WHAT THE TASK ASKS ▸ For each line of the data below that holds "layer", copy the line.

[[ INPUT DATA open ]]

**config.mk**
```make
export PLATFORM = sky130hd
export DESIGN_NAME = led_pattern_gen_flat
export DESIGN_NICKNAME = d
export VERILOG_FILES = /design/src/rtl/led_pattern_gen_if.sv /design/src/rtl/led_pattern_gen.sv /design/src/flat_wrapper.sv
export SDC_FILE = /design/constraint.sdc
export NUM_CORES = 1
export LEC_CHECK = 0
export BUFFER_PORTS_ARGS = -buffer_cell sky130_fd_sc_hd__buf_2
export CAP_MARGIN = 15
export CORE_AREA = 2 2 99 101
export CTS_BUF_LIST = sky130_fd_sc_hd__clkbuf_8
export DETAILED_ROUTE_END_ITERATION = 12
export DIE_AREA = 0 0 101 103
export GPL_ROUTABILITY_DRIVEN = 0
export PLACE_DENSITY_LB_ADDON = 0.3
export SETUP_SLACK_MARGIN = 0.4
export SYNTH_ARGS = -nofsm -noshare
export SYNTH_HDL_FRONTEND = slang
export SYNTH_SLANG_ARGS = --single-unit
```
**constraint.sdc**
```tcl
create_clock -name clk -period 3.3 [get_ports clk]
set_input_delay 0.66 -clock clk [delete_from_list [all_inputs] [get_ports clk]]
set_output_delay 0.66 -clock clk [all_outputs]
set_load 0.1 [all_outputs]
```
**src/rtl/led_pattern_gen_if.sv**
```systemverilog
// Control/status bundle for led_pattern_gen: pattern select, prescaler divisor, pause,
// step strobe and LED bank. WIDTH/DIV_W must match the attached generator instance.
interface led_pattern_gen_if #(
    parameter int unsigned WIDTH = 16,
    parameter int unsigned DIV_W = 24
);
    logic [1:0]       mode;
    logic [DIV_W-1:0] div;
    logic             pause;
    logic             step_o;
    logic [WIDTH-1:0] led;

    modport master (
        output mode, div, pause,
        input  step_o, led
    );

    modport slave (
        input  mode, div, pause,
        output step_o, led
    );
endinterface

```
**src/rtl/led_pattern_gen.sv**
```systemverilog
// LED pattern generator: rotate / bounce / binary count / blink, advanced by a prescaler tick.
// Define LED_PATTERN_GEN_SYNC_EN to pass mode and pause through 2-flop synchronizers.
module led_pattern_gen #(
    parameter int unsigned WIDTH = 16,
    parameter int unsigned DIV_W = 24
) (
    input logic              clk,
    input logic              rst_key,
    led_pattern_gen_if.slave bus
);
    typedef enum logic {DirLeft, DirRight} dir_e;

    localparam logic [1:0]       ModeRotate = 2'd0;
    localparam logic [1:0]       ModeBounce = 2'd1;
    localparam logic [1:0]       ModeCount  = 2'd2;
    localparam logic [1:0]       ModeBlink  = 2'd3;
    localparam logic [WIDTH-1:0] LedOne     = WIDTH'(1);
    localparam logic [DIV_W-1:0] CntOne     = DIV_W'(1);

    logic [1:0] mode_s;
    logic       pause_s;

`ifdef LED_PATTERN_GEN_SYNC_EN
    logic [1:0] mode_m;
    logic       pause_m;

    always_ff @(posedge clk or negedge rst_key) begin
        if (!rst_key) begin
            mode_m  <= '0;
            mode_s  <= '0;
            pause_m <= 1'b0;
            pause_s <= 1'b0;
        end else begin
            mode_m  <= bus.mode;
            mode_s  <= mode_m;
            pause_m <= bus.pause;
            pause_s <= pause_m;
        end
    end
`else
    assign mode_s  = bus.mode;
    assign pause_s = bus.pause;
`endif

    logic [1:0]       mode_q, mode_d;
    logic [DIV_W-1:0] cnt_q, cnt_d;
    dir_e             dir_q, dir_d;
    logic [WIDTH-1:0] led_q, led_d;
    logic             step_q;

    logic mode_chg;
    logic tick;
    logic one_hot;

    assign mode_chg = (mode_s != mode_q);
    // >= rather than == so lowering div below cnt ticks at once instead of wrapping
    assign tick     = (cnt_q >= bus.div) && !pause_s && !mode_chg;
    assign one_hot  = (led_q != '0) && ((led_q & (led_q - LedOne)) == '0);

    always_comb begin
        mode_d = mode_q;
        cnt_d  = cnt_q;
        dir_d  = dir_q;
        led_d  = led_q;
        if (mode_chg) begin
            mode_d = mode_s;
            cnt_d  = '0;
            dir_d  = DirLeft;
            led_d  = (mode_s == ModeRotate || mode_s == ModeBounce) ? LedOne : '0;
        end else if (pause_s) begin
            cnt_d = cnt_q;
        end else if (tick) begin
            cnt_d = '0;
            unique case (mode_q)
                ModeRotate: led_d = {led_q[WIDTH-2:0], ~|led_q[WIDTH-2:0]};
                ModeBounce: begin
                    if (!one_hot) begin
                        led_d = LedOne;
                        dir_d = DirLeft;
                    end else if (dir_q == DirLeft) begin
                        if (led_q[WIDTH-1]) begin
                            dir_d = DirRight;
                            led_d = led_q >> 1;
                        end else begin
                            led_d = led_q << 1;
                        end
                    end else begin
                        if (led_q[0]) begin
                            dir_d = DirLeft;
                            led_d = led_q << 1;
                        end else begin
                            led_d = led_q >> 1;
                        end
                    end
                end
                ModeCount:  led_d = led_q + LedOne;
                ModeBlink:  led_d = (led_q == '0) ? '1 : '0;
                default:    led_d = led_q;
            endcase
        end else begin
            cnt_d = cnt_q + CntOne;
        end
    end

    always_ff @(posedge clk or negedge rst_key) begin
        if (!rst_key) begin
            mode_q <= ModeRotate;
            cnt_q  <= '0;
            dir_q  <= DirLeft;
            led_q  <= '0;
            step_q <= 1'b0;
        end else begin
            mode_q <= mode_d;
            cnt_q  <= cnt_d;
            dir_q  <= dir_d;
            led_q  <= led_d;
            step_q <= tick;
        end
    end

    assign bus.led    = led_q;
    assign bus.step_o = step_q;
endmodule
```
**src/flat_wrapper.sv**
```systemverilog
// flat-port wrapper written by rule: the top's interface ports become plain ports
module led_pattern_gen_flat 
#(
    parameter int unsigned WIDTH = 16,
    parameter int unsigned DIV_W = 24
)
  (clk, rst_key, bus_mode, bus_div, bus_pause, bus_step_o, bus_led);
  led_pattern_gen_if #(.WIDTH(WIDTH), .DIV_W(DIV_W)) bus_i ();
  input logic clk;
  input logic rst_key;
  input wire logic [$bits(bus_i.mode)-1:0] bus_mode;
  input wire logic [$bits(bus_i.div)-1:0] bus_div;
  input wire logic [$bits(bus_i.pause)-1:0] bus_pause;
  output wire logic [$bits(bus_i.step_o)-1:0] bus_step_o;
  output wire logic [$bits(bus_i.led)-1:0] bus_led;
  assign bus_i.mode = bus_mode;
  assign bus_i.div = bus_div;
  assign bus_i.pause = bus_pause;
  assign bus_step_o = bus_i.step_o;
  assign bus_led = bus_i.led;
  led_pattern_gen #(.WIDTH(WIDTH), .DIV_W(DIV_W)) u_core (.clk(clk), .rst_key(rst_key), .bus(bus_i));
endmodule
```
==> results of run 1 <==
==> per-layer routing <==
layer | wire, um | up-vias | global-route usage
met5 | 0 | - | 0
met4 | 128 | 0 | 0.0551
met3 | 418 | 12 | 0.0332
met2 | 4390 | 75 | 0.307
met1 | 4490 | 1653 | 0.264
li1 | - | 1674 | -
==> power by group through the flow <==
| stage | combinational [mW] | sequential [mW] | clock [mW] |
|---|---|---|---|
| detailed placement | 0.193 | 0.563 | 0 |
| global placement | 0.189 | 0.562 | 0 |
| CTS | 0.198 | 0.552 | 0.363 |
| floorplan | 0.118 | 0.569 | 0 |
| global route | 0.232 | 0.549 | 0.391 |
| finish | 0.207 | 0.548 | 0.353 |
==> cells by family (layout without fill, tap and decap cells) <==
group,after synthesis,after routing,synth area share
adders and majority gates,29,29,0.0985
DFF,44,44,0.301
buffers and inverters,66,105,0.0738
and+or+nand+nor,174,174,0.235
AOI/OAI and AO/OA,104,104,0.206
xor gates and xnor gates,36,36,0.0862
==> cell type report <==
class                           instances  area (um^2)  area share
Tap cell                              114          143      0.0345
Clock buffer                            5         68.8      0.0166
Multi-Input combinational cell        343         2310       0.557
Sequential cell                        44         1100       0.267
Clock inverter                          2         12.5     0.00302
Timing Repair Buffer                   66          383      0.0926
Inverter                               32          120      0.0290
==> worst max path at each step <==
stage | startpoint | end | slack, ns | cells after the start
floorplan | u_core.bus.led[0]$_DFFE_PN0P_ | u_core.dir_q$_DFFE_PN0P_ | 0.45 | 10
global placement | bus_div[23] | u_core.dir_q$_DFFE_PN0P_ | 0.38 | 11
detailed placement | bus_div[19] | u_core.dir_q$_DFFE_PN0P_ | 0.33 | 11
CTS | u_core.bus.led[0]$_DFFE_PN0P_ | u_core.bus.led[9]$_DFFE_PN0P_ | 0.46 | 10
global route | u_core.bus.led[0]$_DFFE_PN0P_ | u_core.bus.led[10]$_DFFE_PN0P_ | 0.44 | 10
finish | u_core.bus.led[0]$_DFFE_PN0P_ | u_core.bus.led[10]$_DFFE_PN0P_ | 0.51 | 10
==> per-stage QoR <==
| stage | worst slack, ns | area [um^2] |
|---|---|---|
| 6_report | 0.515 | 4140 |
| 5_1_grt | 0.438 | 4140 |
| 3_5_place_dp | 0.325 | 3990 |
| 4_1_cts | 0.462 | 4100 |
| 2_1_floorplan | 0.446 | 3660 |
| 3_3_place_gp | 0.383 | 3990 |
==> layout by cell type (no fill, tap or decap), types with 8 or more instances in the layout <==
cell type and count:
sky130_fd_sc_hd__a21oi_1 21, sky130_fd_sc_hd__a32o_1 12, sky130_fd_sc_hd__and3_1 8, sky130_fd_sc_hd__buf_2 45, sky130_fd_sc_hd__buf_4 21, sky130_fd_sc_hd__dfrtp_1 42
sky130_fd_sc_hd__ha_1 27, sky130_fd_sc_hd__inv_1 31, sky130_fd_sc_hd__nand2_1 25, sky130_fd_sc_hd__nand3_1 17, sky130_fd_sc_hd__nand4_1 10, sky130_fd_sc_hd__nor2_1 71
sky130_fd_sc_hd__nor3_1 10, sky130_fd_sc_hd__o21ai_0 8, sky130_fd_sc_hd__o21ai_1 17, sky130_fd_sc_hd__o21bai_1 11, sky130_fd_sc_hd__xnor2_1 10, sky130_fd_sc_hd__xor2_1 26
==> timing repair <==
action                                  CTS  global route
pin swaps                                 1             2
hold buffers                              0             0
hold endpoints to repair                  0             0
gates resized for setup                   1             3
endpoints found under the setup margin    7            16
setup buffers                             3             4
==> flip-flops by register name, summed over array words and instances, names as in the netlist <==
signal	cells
u_core.cnt_q	24
u_core.mode_q	2
u_core.bus.step_o	1
u_core.bus.led	16
u_core.dir_q	1
==> worst max-delay path, cell delays in order, from the launching register on <==
cell	delay (ns)
sky130_fd_sc_hd__dfrtp_2	0.46
sky130_fd_sc_hd__inv_1	0.12
sky130_fd_sc_hd__ha_1	0.18
sky130_fd_sc_hd__or3b_4	0.43
sky130_fd_sc_hd__nor4_1	0.30
sky130_fd_sc_hd__o221ai_1	0.20
sky130_fd_sc_hd__a211oi_2	0.35
sky130_fd_sc_hd__nand2_2	0.16
sky130_fd_sc_hd__buf_4	0.19
sky130_fd_sc_hd__o21ai_1	0.14
sky130_fd_sc_hd__a32o_1	0.17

[[ INPUT DATA closed ]]

WRITTEN REPLY ▸
==> per-layer routing <==
layer | wire, um | up-vias | global-route usage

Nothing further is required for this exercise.